=== TASK BRIEF ===
All of the data is to be copied word for word.
*** AVAILABLE DATA ***
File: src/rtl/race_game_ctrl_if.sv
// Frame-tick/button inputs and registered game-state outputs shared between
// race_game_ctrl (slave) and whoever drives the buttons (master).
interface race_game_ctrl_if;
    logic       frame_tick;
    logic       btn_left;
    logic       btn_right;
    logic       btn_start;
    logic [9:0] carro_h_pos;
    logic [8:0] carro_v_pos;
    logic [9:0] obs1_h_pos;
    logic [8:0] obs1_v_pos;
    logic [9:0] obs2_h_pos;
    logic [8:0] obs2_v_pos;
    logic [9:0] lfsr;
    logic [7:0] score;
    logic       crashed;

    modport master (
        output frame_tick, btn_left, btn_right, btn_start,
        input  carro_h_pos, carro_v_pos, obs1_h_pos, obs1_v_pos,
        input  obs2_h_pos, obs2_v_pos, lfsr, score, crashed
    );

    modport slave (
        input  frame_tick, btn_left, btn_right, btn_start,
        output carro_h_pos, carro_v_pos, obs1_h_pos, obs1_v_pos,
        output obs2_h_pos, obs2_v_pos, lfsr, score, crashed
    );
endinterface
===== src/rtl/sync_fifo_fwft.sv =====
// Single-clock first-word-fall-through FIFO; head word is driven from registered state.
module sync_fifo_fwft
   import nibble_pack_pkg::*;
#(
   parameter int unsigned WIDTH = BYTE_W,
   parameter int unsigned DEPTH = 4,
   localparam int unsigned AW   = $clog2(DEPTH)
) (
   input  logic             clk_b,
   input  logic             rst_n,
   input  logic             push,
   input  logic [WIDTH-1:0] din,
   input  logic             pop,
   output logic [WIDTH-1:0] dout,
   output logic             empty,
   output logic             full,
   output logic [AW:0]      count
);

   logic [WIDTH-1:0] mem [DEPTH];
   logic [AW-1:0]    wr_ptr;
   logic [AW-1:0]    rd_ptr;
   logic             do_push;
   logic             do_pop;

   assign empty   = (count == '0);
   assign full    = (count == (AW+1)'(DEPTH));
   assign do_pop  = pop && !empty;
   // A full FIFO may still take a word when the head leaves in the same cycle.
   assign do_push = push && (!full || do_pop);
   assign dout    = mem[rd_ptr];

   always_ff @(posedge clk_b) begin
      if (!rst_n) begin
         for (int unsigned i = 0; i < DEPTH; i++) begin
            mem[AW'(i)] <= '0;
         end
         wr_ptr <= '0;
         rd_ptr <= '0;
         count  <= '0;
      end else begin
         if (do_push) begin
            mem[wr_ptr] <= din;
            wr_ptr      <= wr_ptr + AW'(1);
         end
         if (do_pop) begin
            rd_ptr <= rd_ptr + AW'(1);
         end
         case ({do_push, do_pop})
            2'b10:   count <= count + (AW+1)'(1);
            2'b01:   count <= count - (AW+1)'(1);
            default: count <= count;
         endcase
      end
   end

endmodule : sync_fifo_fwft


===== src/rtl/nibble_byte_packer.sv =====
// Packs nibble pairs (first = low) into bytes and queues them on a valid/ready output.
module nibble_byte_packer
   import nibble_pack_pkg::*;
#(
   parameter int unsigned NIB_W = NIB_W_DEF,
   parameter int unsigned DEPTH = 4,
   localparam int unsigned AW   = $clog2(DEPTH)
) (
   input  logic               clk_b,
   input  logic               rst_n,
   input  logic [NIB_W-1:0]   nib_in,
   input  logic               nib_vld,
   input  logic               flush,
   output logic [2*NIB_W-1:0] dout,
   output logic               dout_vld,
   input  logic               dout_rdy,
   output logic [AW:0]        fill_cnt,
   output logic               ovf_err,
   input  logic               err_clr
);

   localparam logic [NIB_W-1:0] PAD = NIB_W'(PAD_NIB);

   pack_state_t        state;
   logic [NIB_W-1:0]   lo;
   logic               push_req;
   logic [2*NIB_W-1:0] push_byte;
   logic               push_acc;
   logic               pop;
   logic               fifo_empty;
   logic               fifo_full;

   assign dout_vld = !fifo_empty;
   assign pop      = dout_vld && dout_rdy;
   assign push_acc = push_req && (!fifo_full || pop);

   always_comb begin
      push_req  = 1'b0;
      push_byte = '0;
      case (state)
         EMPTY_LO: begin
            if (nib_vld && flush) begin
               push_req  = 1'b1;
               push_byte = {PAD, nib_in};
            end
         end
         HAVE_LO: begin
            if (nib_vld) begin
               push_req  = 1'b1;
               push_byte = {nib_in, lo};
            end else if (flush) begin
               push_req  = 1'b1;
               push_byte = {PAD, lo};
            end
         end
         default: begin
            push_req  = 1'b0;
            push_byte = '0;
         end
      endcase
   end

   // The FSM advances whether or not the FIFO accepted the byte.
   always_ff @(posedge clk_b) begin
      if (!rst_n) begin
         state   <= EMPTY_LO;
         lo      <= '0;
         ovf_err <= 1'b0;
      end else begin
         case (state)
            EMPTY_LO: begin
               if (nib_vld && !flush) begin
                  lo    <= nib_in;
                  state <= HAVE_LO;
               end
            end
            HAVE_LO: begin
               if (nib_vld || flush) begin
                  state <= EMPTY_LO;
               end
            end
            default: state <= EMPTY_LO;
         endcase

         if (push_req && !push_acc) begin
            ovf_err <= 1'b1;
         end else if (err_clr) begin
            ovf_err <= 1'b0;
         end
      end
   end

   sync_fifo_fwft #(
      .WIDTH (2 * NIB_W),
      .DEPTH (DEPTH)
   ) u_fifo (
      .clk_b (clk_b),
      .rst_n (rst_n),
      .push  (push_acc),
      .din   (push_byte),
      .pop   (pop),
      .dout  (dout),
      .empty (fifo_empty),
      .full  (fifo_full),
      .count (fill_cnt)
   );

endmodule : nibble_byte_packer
***
=== TASK RESULT ===
File: src/rtl/race_game_ctrl_if.sv
// Frame-tick/button inputs and registered game-state outputs shared between
// race_game_ctrl (slave) and whoever drives the buttons (master).
interface race_game_ctrl_if;
    logic       frame_tick;
    logic       btn_left;
    logic       btn_right;
    logic       btn_start;
    logic [9:0] carro_h_pos;
    logic [8:0] carro_v_pos;
    logic [9:0] obs1_h_pos;
    logic [8:0] obs1_v_pos;
    logic [9:0] obs2_h_pos;
    logic [8:0] obs2_v_pos;
    logic [9:0] lfsr;
    logic [7:0] score;
    logic       crashed;

    modport master (
        output frame_tick, btn_left, btn_right, btn_start,
        input  carro_h_pos, carro_v_pos, obs1_h_pos, obs1_v_pos,
        input  obs2_h_pos, obs2_v_pos, lfsr, score, crashed
    );

    modport slave (
        input  frame_tick, btn_left, btn_right, btn_start,
        output carro_h_pos, carro_v_pos, obs1_h_pos, obs1_v_pos,
        output obs2_h_pos, obs2_v_pos, lfsr, score, crashed
    );
endinterface
===== src/rtl/sync_fifo_fwft.sv =====
// Single-clock first-word-fall-through FIFO; head word is driven from registered state.
module sync_fifo_fwft
   import nibble_pack_pkg::*;
#(
   parameter int unsigned WIDTH = BYTE_W,
   parameter int unsigned DEPTH = 4,
   localparam int unsigned AW   = $clog2(DEPTH)
) (
   input  logic             clk_b,
   input  logic             rst_n,
   input  logic             push,
   input  logic [WIDTH-1:0] din,
   input  logic             pop,
   output logic [WIDTH-1:0] dout,
   output logic             empty,
   output logic             full,
   output logic [AW:0]      count
);

   logic [WIDTH-1:0] mem [DEPTH];
   logic [AW-1:0]    wr_ptr;
   logic [AW-1:0]    rd_ptr;
   logic             do_push;
   logic             do_pop;

   assign empty   = (count == '0);
   assign full    = (count == (AW+1)'(DEPTH));
   assign do_pop  = pop && !empty;
   // A full FIFO may still take a word when the head leaves in the same cycle.
   assign do_push = push && (!full || do_pop);
   assign dout    = mem[rd_ptr];

   always_ff @(posedge clk_b) begin
      if (!rst_n) begin
         for (int unsigned i = 0; i < DEPTH; i++) begin
            mem[AW'(i)] <= '0;
         end
         wr_ptr <= '0;
         rd_ptr <= '0;
         count  <= '0;
      end else begin
         if (do_push) begin
            mem[wr_ptr] <= din;
            wr_ptr      <= wr_ptr + AW'(1);
         end
         if (do_pop) begin
            rd_ptr <= rd_ptr + AW'(1);
         end
         case ({do_push, do_pop})
            2'b10:   count <= count + (AW+1)'(1);
            2'b01:   count <= count - (AW+1)'(1);
            default: count <= count;
         endcase
      end
   end

endmodule : sync_fifo_fwft


===== src/rtl/nibble_byte_packer.sv =====
// Packs nibble pairs (first = low) into bytes and queues them on a valid/ready output.
module nibble_byte_packer
   import nibble_pack_pkg::*;
#(
   parameter int unsigned NIB_W = NIB_W_DEF,
   parameter int unsigned DEPTH = 4,
   localparam int unsigned AW   = $clog2(DEPTH)
) (
   input  logic               clk_b,
   input  logic               rst_n,
   input  logic [NIB_W-1:0]   nib_in,
   input  logic               nib_vld,
   input  logic               flush,
   output logic [2*NIB_W-1:0] dout,
   output logic               dout_vld,
   input  logic               dout_rdy,
   output logic [AW:0]        fill_cnt,
   output logic               ovf_err,
   input  logic               err_clr
);

   localparam logic [NIB_W-1:0] PAD = NIB_W'(PAD_NIB);

   pack_state_t        state;
   logic [NIB_W-1:0]   lo;
   logic               push_req;
   logic [2*NIB_W-1:0] push_byte;
   logic               push_acc;
   logic               pop;
   logic               fifo_empty;
   logic               fifo_full;

   assign dout_vld = !fifo_empty;
   assign pop      = dout_vld && dout_rdy;
   assign push_acc = push_req && (!fifo_full || pop);

   always_comb begin
      push_req  = 1'b0;
      push_byte = '0;
      case (state)
         EMPTY_LO: begin
            if (nib_vld && flush) begin
               push_req  = 1'b1;
               push_byte = {PAD, nib_in};
            end
         end
         HAVE_LO: begin
            if (nib_vld) begin
               push_req  = 1'b1;
               push_byte = {nib_in, lo};
            end else if (flush) begin
               push_req  = 1'b1;
               push_byte = {PAD, lo};
            end
         end
         default: begin
            push_req  = 1'b0;
            push_byte = '0;
         end
      endcase
   end

   // The FSM advances whether or not the FIFO accepted the byte.
   always_ff @(posedge clk_b) begin
      if (!rst_n) begin
         state   <= EMPTY_LO;
         lo      <= '0;
         ovf_err <= 1'b0;
      end else begin
         case (state)
            EMPTY_LO: begin
               if (nib_vld && !flush) begin
                  lo    <= nib_in;
                  state <= HAVE_LO;
               end
            end
            HAVE_LO: begin
               if (nib_vld || flush) begin
                  state <= EMPTY_LO;
               end
            end
            default: state <= EMPTY_LO;
         endcase

         if (push_req && !push_acc) begin
            ovf_err <= 1'b1;
         end else if (err_clr) begin
            ovf_err <= 1'b0;
         end
      end
   end

   sync_fifo_fwft #(
      .WIDTH (2 * NIB_W),
      .DEPTH (DEPTH)
   ) u_fifo (
      .clk_b (clk_b),
      .rst_n (rst_n),
      .push  (push_acc),
      .din   (push_byte),
      .pop   (pop),
      .dout  (dout),
      .empty (fifo_empty),
      .full  (fifo_full),
      .count (fill_cnt)
   );

endmodule : nibble_byte_packer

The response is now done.